Closed whynothackme closed 1 year ago

whynothackme commented 1 year ago

As mentioned, when there are no available addresses nearby the target, errors will occur.

regomne commented 1 year ago
  1. The mov rax, xxx; jmp rax instruction demands 11 bytes of the original hook position, whereas the jmp xxx requires only 5 bytes. This makes it more plausible for the former to impact the original code placement.
  2. More crucially, if the distance between the stub's and the original code's position exceeds 0x7fffffff, some moved instructions (i.e. mov rax, [relative off]) may not be correctly relocated.
regomne commented 1 year ago

In addition, encountering "no available addresses nearby" is usually unlikely, as the operating system generally allocates memory while leaving sufficient gaps between memory addresses. If you find yourself facing this issue, there might be a bug in my code for search available addresses. I would recommend providing a reproducible environment so that I can analyze the problem for you.

whynothackme commented 1 year ago

@regomne By changing JMP_INST_SIZE to 14 and using the JMP [address] format, you can safely make calls in situations where the range exceeds 2GB. The header rarely has a mov rax, [relative off], but if there is, I think we could specifically handle the conversion instruction to read into the register. This is certainly better than a direct failure.
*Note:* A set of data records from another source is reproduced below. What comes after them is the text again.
Context: an optimization exercise on an open-source flow, tuned for small area, a short achievable clock period and few clock cycles per item. The choices shown serve that exercise and are no tape-out recipe.
RTL that was checked went through simulation tests only; none was proved equivalent to the original.

## unsigned_decimal_to_ascii
module unsigned_decimal_to_ascii #(
    parameter int VALUE_WIDTH = udta_pkg::VALUE_WIDTH_DEF,
    parameter int MAX_DIGITS  = udta_pkg::MAX_DIGITS_DEF
) (
    input  logic                          clk,
    input  logic                          rst_n,
    input  logic                          value_valid,
    output logic                          value_stall,
    input  logic [VALUE_WIDTH-1:0]        value,
    output logic                          digit_valid,
    input  logic                          digit_stall,
    output logic [udta_pkg::CHAR_W-1:0]   digit_char,
    output logic                          last_digit
);
    localparam int W = udta_pkg::CONV_W;
    localparam int N = udta_pkg::NIBBLES;
    logic          r_valid;
    logic          r_single;
    logic          r_last;
    logic [W-1:0]  r_q;
    logic [N-1:0]  e_q;
    logic [W-1:0]  r_step;
    logic [W-1:0]  r_load;
    logic [N-1:0]  e_load;
    logic [N-1:0]  zabove;
    logic          r_finish;
    logic          em_ready;
    logic          handoff;
    logic          take;
    always_comb
    begin
        r_load = W'(value);
        for (int q = 0; q < N; q++)
        begin
            zabove[q] = (q == N - 1) ? 1'b1 : (value >> (4 * q + 4)) == '0;
            if (zabove[q] && value[4*q+3] && (value[4*q+2] || value[4*q+1]))
            begin
                r_load[4*q +: 4] = value[4*q +: 4] + 4'd6;
                r_load[4*q+4]    = 1'b1;
            end
        end
        for (int i = 0; i < N; i++)
        begin
            e_load[i] = (value >> 4) != '0;
  ...
Size in the first run: ~1100 cells after synthesis, ~110 flip-flops, roughly 45 I/O pins, ~0.0073 sq mm of cells after synthesis.
==> flow/config.mk <==
export PLATFORM = sky130hd
export DESIGN_NAME = unsigned_decimal_to_ascii
export DESIGN_NICKNAME = unsigned_decimal_to_ascii
export VERILOG_FILES = /design/flow/design.v
export SDC_FILE = /design/flow/constraint.sdc
export NUM_CORES = 4
export LEC_CHECK = 0
export ABC_AREA = 1
export CAP_MARGIN = 20
export CORE_MARGIN = 2
export CORE_UTILIZATION = 40
export SETUP_SLACK_MARGIN = 3.3
export SLEW_MARGIN = 20
==> flow/constraint.sdc <==
create_clock -name core_clock -period 5.5 [get_ports {clk}]
set_input_delay 1.1000 -clock core_clock [delete_from_list [all_inputs] [get_ports {clk}]]
set_output_delay 1.1000 -clock core_clock [all_outputs]
set_load 0.01 [all_outputs]
run.sh (not shown) runs the stock make flow with config.mk's settings and CLKGATE_MAP_FILE= SYNTH_SCRIPT=/design/flow/synth_recipe.tcl, a recipe that flattens the netlist after the stock synthesis.
The first run finished with timing, DRC and antenna clean.
Testbench counts at the start, summed over its fixed seeds: cycles 18,639, items 3,200.
Context: an optimization exercise on an open-source flow, tuned for small area, a short achievable clock period and few clock cycles per item. The choices shown serve that exercise and are no tape-out recipe. Function was not checked in any run shown here: the RTL went through the layout flow alone.

==> design.v <==
package jac_pkg;
    localparam int ADC_BITS_DEF = 10;
    localparam int SPD_W        = 8;
    localparam int NUM_AXES     = 4;
    localparam int OUT_W        = 40;
    localparam logic [6:0] TICK_MAX       = 7'd127;
    localparam logic [6:0] INTERVAL_RESET = 7'd100;
    localparam logic [7:0] MAX_SPEED_RESET = 8'd2;
    localparam logic [7:0] SPEED_DIV_RESET = 8'd20;
    localparam int LANE_LAT = 10;
endpackage
module jac_axis_lane (
    input  logic       clk,
    input  logic [9:0] sample,
    input  logic [9:0] origin,
    input  logic [9:0] axis_min,
    input  logic [9:0] axis_max,
    input  logic [7:0] ms1,          
    input  logic [9:0] ms3,          
    input  logic [7:0] dv1,          
    input  logic [9:0] dv3,          
    output logic [7:0] speed,
    output logic       neg,
    output logic [7:0] uprod,        
    output logic       sat_g         
);
    localparam logic [6:0] PCT_FULL = 7'd100;
    function automatic logic fix(input logic a, input logic zero, input logic clamp,
                                 input int j);
        fix = zero ? 1'b0 : (clamp ? PCT_FULL[j] : a);
    endfunction
    function automatic logic [8:0] qstep4(input logic [6:0] rem, input logic [1:0] bb,
                                          input logic [7:0] d1, input logic [9:0] d3);
        logic [10:0] s1, s2, s3;
        logic [1:0]  k;
        logic [8:0]  t, r;
        t  = {rem, bb};
        s1 = {2'b0, t} - {3'b0, d1};
        s2 = {2'b0, t} - {2'b0, d1, 1'b0};
        s3 = {2'b0, t} - {1'b0, d3};
        if (!s3[10])      begin k = 2'd3; r = s3[8:0]; end
        else if (!s2[10]) begin k = 2'd2; r = s2[8:0]; end
        else if (!s1[10]) begin k = 2'd1; r = s1[8:0]; end
        else              begin k = 2'd0; r = t;       end
        qstep4 = {k, r[6:0]};
    endfunction
    function automatic logic [13:0] pstep4(input logic [11:0] hi, input logic [9:0] sp,
                                           input logic [11:0] sp3);
        logic [12:0] s1, s2, s3;
        logic [1:0]  k;
        logic [11:0] r;
        s1 = {1'b0, hi} - {3'b0, sp};
        s2 = {1'b0, hi} - {2'b0, sp, 1'b0};
        s3 = {1'b0, hi} - {1'b0, sp3};
        if (!s3[12])      begin k = 2'd3; r = s3[11:0]; end
        else if (!s2[12]) begin k = 2'd2; r = s2[11:0]; end
        else if (!s1[12]) begin k = 2'd1; r = s1[11:0]; end
        else              begin k = 2'd0; r = hi;       end
        pstep4 = {k, r};
    endfunction
    function automatic logic [9:0] msel(input logic [1:0] k, input logic [7:0] m1,
                                        input logic [9:0] m3);
        case (k)
            2'd0: msel = 10'd0;
            2'd1: msel = {2'b0, m1};
            2'd2: msel = {1'b0, m1, 1'b0};
            default: msel = m3;
        endcase
    endfunction
    logic [10:0] a_diff, a_ndiff, a_sn, a_sp;
    logic        a_neg;
    always_comb
    begin
        a_diff  = {1'b0, sample} - {1'b0, origin};
        a_ndiff = {1'b0, origin} - {1'b0, sample};
        a_sn    = {1'b0, origin} - {1'b0, axis_min};
        a_sp    = {1'b0, axis_max} - {1'b0, origin};
        a_neg   = a_diff[10];
    end
    logic [9:0]  ra_dlt;
    logic [10:0] ra_spn;
    logic        ra_neg;
    always_ff @(posedge clk)
    begin
        ra_dlt <= a_neg ? a_ndiff[9:0] : a_diff[9:0];
        ra_spn <= a_neg ? a_sn : a_sp;
        ra_neg <= a_neg;
    end
    logic [10:0] b_cmp;
    always_comb
        b_cmp = {1'b0, ra_dlt} - {1'b0, ra_spn[9:0]};
    logic [16:0] rb_n;
    logic [9:0]  rb_sp;
    logic [11:0] rb_sp3;
    logic        rb_neg, rb_zero, rb_clamp;
    always_ff @(posedge clk)
    begin
        rb_n     <= {1'b0, ra_dlt, 6'd0} + {2'b0, ra_dlt, 5'd0} + {5'b0, ra_dlt, 2'd0};
        rb_sp    <= ra_spn[9:0];
        rb_sp3   <= {2'b0, ra_spn[9:0]} + {1'b0, ra_spn[9:0], 1'b0};
        rb_neg   <= ra_neg;
        rb_zero  <= ra_spn[10] || (ra_spn[9:0] == 10'd0);
        rb_clamp <= !b_cmp[10];
    end
    logic [13:0] d1_p;
    always_comb
        d1_p = pstep4(rb_n[16:5], rb_sp, rb_sp3);
    logic [14:0] r1_r;
    logic [9:0]  r1_sp;
    logic [11:0] r1_sp3;
    logic        r1_neg, r1_zero, r1_clamp;
    logic [1:0]  r1_a;
    always_ff @(posedge clk)
    begin
        r1_r     <= {d1_p[9:0], rb_n[4:0]};
        r1_sp    <= rb_sp;
        r1_sp3   <= rb_sp3;
        r1_neg   <= rb_neg;
        r1_zero  <= rb_zero;
        r1_clamp <= rb_clamp;
        r1_a     <= {fix(d1_p[13], rb_zero, rb_clamp, 6), fix(d1_p[12], rb_zero, rb_clamp, 5)};
    end
    logic [13:0] d2_p;
    logic [8:0]  d2_q;
    always_comb
    begin
        d2_p = pstep4(r1_r[14:3], r1_sp, r1_sp3);
        d2_q = qstep4(7'd0, r1_a, dv1, dv3);
    end
    logic [12:0] r2_r;
    logic [9:0]  r2_sp;
    logic [11:0] r2_sp3;
    logic        r2_neg, r2_zero, r2_clamp;
    logic [1:0]  r2_a;
    logic [6:0]  r2_qr;
    logic [1:0]  r2_q;
    logic [9:0]  r2_z;
    always_ff @(posedge clk)
    begin
        r2_r     <= {d2_p[9:0], r1_r[2:0]};
        r2_sp    <= r1_sp;
        r2_sp3   <= r1_sp3;
        r2_neg   <= r1_neg;
        r2_zero  <= r1_zero;
        r2_clamp <= r1_clamp;
        r2_a     <= {fix(d2_p[13], r1_zero, r1_clamp, 4), fix(d2_p[12], r1_zero, r1_clamp, 3)};
        r2_qr    <= d2_q[6:0];
        r2_q     <= d2_q[8:7];
        r2_z     <= msel(r1_a, ms1, ms3);
    end
    logic [13:0] d3_p;
    logic [8:0]  d3_q;
    always_comb
    begin
        d3_p = pstep4(r2_r[12:1], r2_sp, r2_sp3);
        d3_q = qstep4(r2_qr, r2_a, dv1, dv3);
    end
    logic [10:0] r3_r;
    logic [9:0]  r3_sp;
    logic        r3_neg, r3_zero, r3_clamp;
    logic [1:0]  r3_a;
    logic [6:0]  r3_qr;
    logic [3:0]  r3_q;
    logic [11:0] r3_z;
    always_ff @(posedge clk)
    begin
        r3_r     <= {d3_p[9:0], r2_r[0]};
        r3_sp    <= r2_sp;
        r3_neg   <= r2_neg;
        r3_zero  <= r2_zero;
        r3_clamp <= r2_clamp;
        r3_a     <= {fix(d3_p[13], r2_zero, r2_clamp, 2), fix(d3_p[12], r2_zero, r2_clamp, 1)};
        r3_qr    <= d3_q[6:0];
        r3_q     <= {r2_q, d3_q[8:7]};
        r3_z     <= {r2_z, 2'b0} + {2'b0, msel(r2_a, ms1, ms3)};
    end
    logic [11:0] d4_c;
    logic [8:0]  d4_q;
    always_comb
    begin
        d4_c = {1'b0, r3_r} - {2'b0, r3_sp};
        d4_q = qstep4(r3_qr, r3_a, dv1, dv3);
    end
    logic        r4_neg, r4_a0;
    logic [6:0]  r4_qr;
    logic [5:0]  r4_q;
    logic [13:0] r4_z;
    always_ff @(posedge clk)
    begin
        r4_neg <= r3_neg;
        r4_a0  <= fix(!d4_c[11], r3_zero, r3_clamp, 0);
        r4_qr  <= d4_q[6:0];
        r4_q   <= {r3_q, d4_q[8:7]};
        r4_z   <= {r3_z, 2'b0} + {4'b0, msel(r3_a, ms1, ms3)};
    end
    logic [8:0] d5_t;
    always_comb
        d5_t = {1'b0, r4_qr, r4_a0} - {1'b0, dv1};
    logic        r5_neg;
    logic [6:0]  r5_q;
    logic [14:0] r5_z;
    always_ff @(posedge clk)
    begin
        r5_neg <= r4_neg;
        r5_q   <= {r4_q, !d5_t[8]};
        r5_z   <= {r4_z, 1'b0} + (r4_a0 ? {7'b0, ms1} : 15'd0);
    end
    logic [14:0] f1_pp [7];
    logic [14:0] f1_s1, f1_c1, f1_s2, f1_c2, f1_s3, f1_c3, f1_s4, f1_c4, f1_s5, f1_c5;
    logic        f1_hi;
    always_comb
    begin
        f1_hi = 1'b0;
        for (int i = 0; i < 7; i++)
        begin
            f1_pp[i] = r5_q[i] ? 15'({r5_z, 7'd0} >> (7 - i)) : 15'd0;
            f1_pp[i][14] = 1'b0;
            f1_hi = f1_hi || (r5_q[i] && ((r5_z >> (14 - i)) != 15'd0));
        end
        f1_s1 = f1_pp[0] ^ f1_pp[1] ^ f1_pp[2];
        f1_c1 = ((f1_pp[0] & f1_pp[1]) | (f1_pp[0] & f1_pp[2]) | (f1_pp[1] & f1_pp[2])) << 1;
        f1_s2 = f1_pp[3] ^ f1_pp[4] ^ f1_pp[5];
        f1_c2 = ((f1_pp[3] & f1_pp[4]) | (f1_pp[3] & f1_pp[5]) | (f1_pp[4] & f1_pp[5])) << 1;
        f1_s3 = f1_s1 ^ f1_c1 ^ f1_pp[6];
        f1_c3 = ((f1_s1 & f1_c1) | (f1_s1 & f1_pp[6]) | (f1_c1 & f1_pp[6])) << 1;
        f1_s4 = f1_s2 ^ f1_c2 ^ f1_s3;
        f1_c4 = ((f1_s2 & f1_c2) | (f1_s2 & f1_s3) | (f1_c2 & f1_s3)) << 1;
        f1_s5 = f1_s4 ^ f1_c4 ^ f1_c3;
        f1_c5 = ((f1_s4 & f1_c4) | (f1_s4 & f1_c3) | (f1_c4 & f1_c3)) << 1;
        f1_hi = f1_hi || f1_s1[14] || f1_c1[14] || f1_s2[14] || f1_c2[14] || f1_s3[14]
              || f1_c3[14] || f1_s4[14] || f1_c4[14] || f1_s5[14] || f1_c5[14];
    end
    logic        r6_neg, r6_sat;
    logic [13:0] r6_s, r6_c;
    always_ff @(posedge clk)
    begin
        r6_neg <= r5_neg;
        r6_sat <= f1_hi;
        r6_s   <= f1_s5[13:0];
        r6_c   <= f1_c5[13:0];
    end
    logic [14:0] f2_x;
    logic [11:0] f2_y;
    logic [16:0] f2_t1, f2_t2, f2_t3, f2_t4, f2_s1, f2_c1, f2_s2, f2_c2;
    always_comb
    begin
        f2_x  = {1'b0, r6_s} + {1'b0, r6_c};
        f2_y  = f2_x[13:2];
        f2_t1 = {f2_y, 5'd0};
        f2_t2 = {2'b0, f2_y, 3'd0};
        f2_t3 = {5'b0, f2_y};
        f2_t4 = ~{10'd0, f2_y[11:5]};
        f2_s1 = f2_t1 ^ f2_t2 ^ f2_t3;
        f2_c1 = ((f2_t1 & f2_t2) | (f2_t1 & f2_t3) | (f2_t2 & f2_t3)) << 1;
        f2_s2 = f2_s1 ^ f2_c1 ^ f2_t4;
        f2_c2 = ((f2_s1 & f2_c1) | (f2_s1 & f2_t4) | (f2_c1 & f2_t4)) << 1;
    end
    logic        r7_neg, r7_sat;
    logic [16:0] r7_ps, r7_pc;
    always_ff @(posedge clk)
    begin
        r7_neg <= r6_neg;
        r7_sat <= r6_sat || (f2_x >= 15'd12800);
        r7_ps  <= f2_s2;
        r7_pc  <= f2_c2 | {16'd0, f2_y[4:0] == 5'd0};
    end
    logic [16:0] g_p;
    logic [6:0]  g_s;
    logic [7:0]  g_pp [4];
    logic [7:0]  g_s1, g_c1, g_s2, g_c2;
    always_comb
    begin
        g_p = r7_ps + r7_pc;
        g_s = g_p[16:10] | {7{r7_sat}};
        for (int i = 0; i < 4; i++)
        begin
            case ((i < 3) ? g_s[2*i +: 2] : {1'b0, g_s[6]})
                2'd0: g_pp[i] = 8'd0;
                2'd1: g_pp[i] = 8'(dv1 << (2 * i));
                2'd2: g_pp[i] = 8'(dv1 << (2 * i + 1));
                default: g_pp[i] = 8'(dv3 << (2 * i));
            endcase
        end
        g_s1 = g_pp[0] ^ g_pp[1] ^ g_pp[2];
        g_c1 = ((g_pp[0] & g_pp[1]) | (g_pp[0] & g_pp[2]) | (g_pp[1] & g_pp[2])) << 1;
        g_s2 = g_s1 ^ g_c1 ^ g_pp[3];
        g_c2 = ((g_s1 & g_c1) | (g_s1 & g_pp[3]) | (g_c1 & g_pp[3])) << 1;
    end
    logic [6:0] r8_s;
    logic       r8_neg;
    logic [7:0] r8_us, r8_uc;
    always_ff @(posedge clk)
    begin
        r8_s   <= g_s;
        r8_neg <= r7_neg;
        r8_us  <= g_s2;
        r8_uc  <= g_c2;
    end
    assign sat_g = r7_sat;
    always_comb
    begin
        speed = r8_neg ? 8'(-{1'b0, r8_s}) : {1'b0, r8_s};
        neg   = r8_neg;
        uprod = r8_us + r8_uc;
    end
endmodule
To support situations with addresses above 2GB, current changes need only go as far as the following points:

If FixedMemory::allocate fails, it randomly assigns an address from 0. In modify_jmp, if the length exceeds the limit, change it to a long jump. Currently, the operation is stable, the program can sometimes find addresses within 2GB, and sometimes it can't but still operates correctly.

whynothackme commented 1 year ago

In addition, encountering "no available addresses nearby" is usually unlikely, as the operating system generally allocates memory while leaving sufficient gaps between memory addresses. If you find yourself facing this issue, there might be a bug in my code for search available addresses. I would recommend providing a reproducible environment so that I can analyze the problem for you.

You could update WeChat to the latest version (64-bit), find any function or address, and attempt to hook it. Although there are gaps after searching for an address, sometimes they cannot be allocated.

regomne commented 1 year ago

To support situations with addresses above 2GB, current changes need only go as far as the following points:

Yeah, it may be a good idea, and I'll consider to make an optimization.

You could update WeChat to the latest version (64-bit), find any function or address, and attempt to hook it. Although there are gaps after searching for an address, sometimes they cannot be allocated.

I'll have a try and analyze it.

edsky commented 1 year ago

I also encountered this problem under linux. One process has an error occasionally, and the other process has an error all the time. Can I submit a PR request to fix this problem?

regomne commented 1 year ago

Of course, please submit it. And I'm planning to support for long jmp hooking recently.

edsky commented 1 year ago

By the way, when I directly randomized the address, the whole application was reduced from 2M to 600kb, and the compile options were minimized.Maybe searching the range of available addresses this function takes up a lot of space.

regomne commented 1 year ago

@whynothackme I committed version 2.1 and it supports long-jmp hooking. Hope to test it.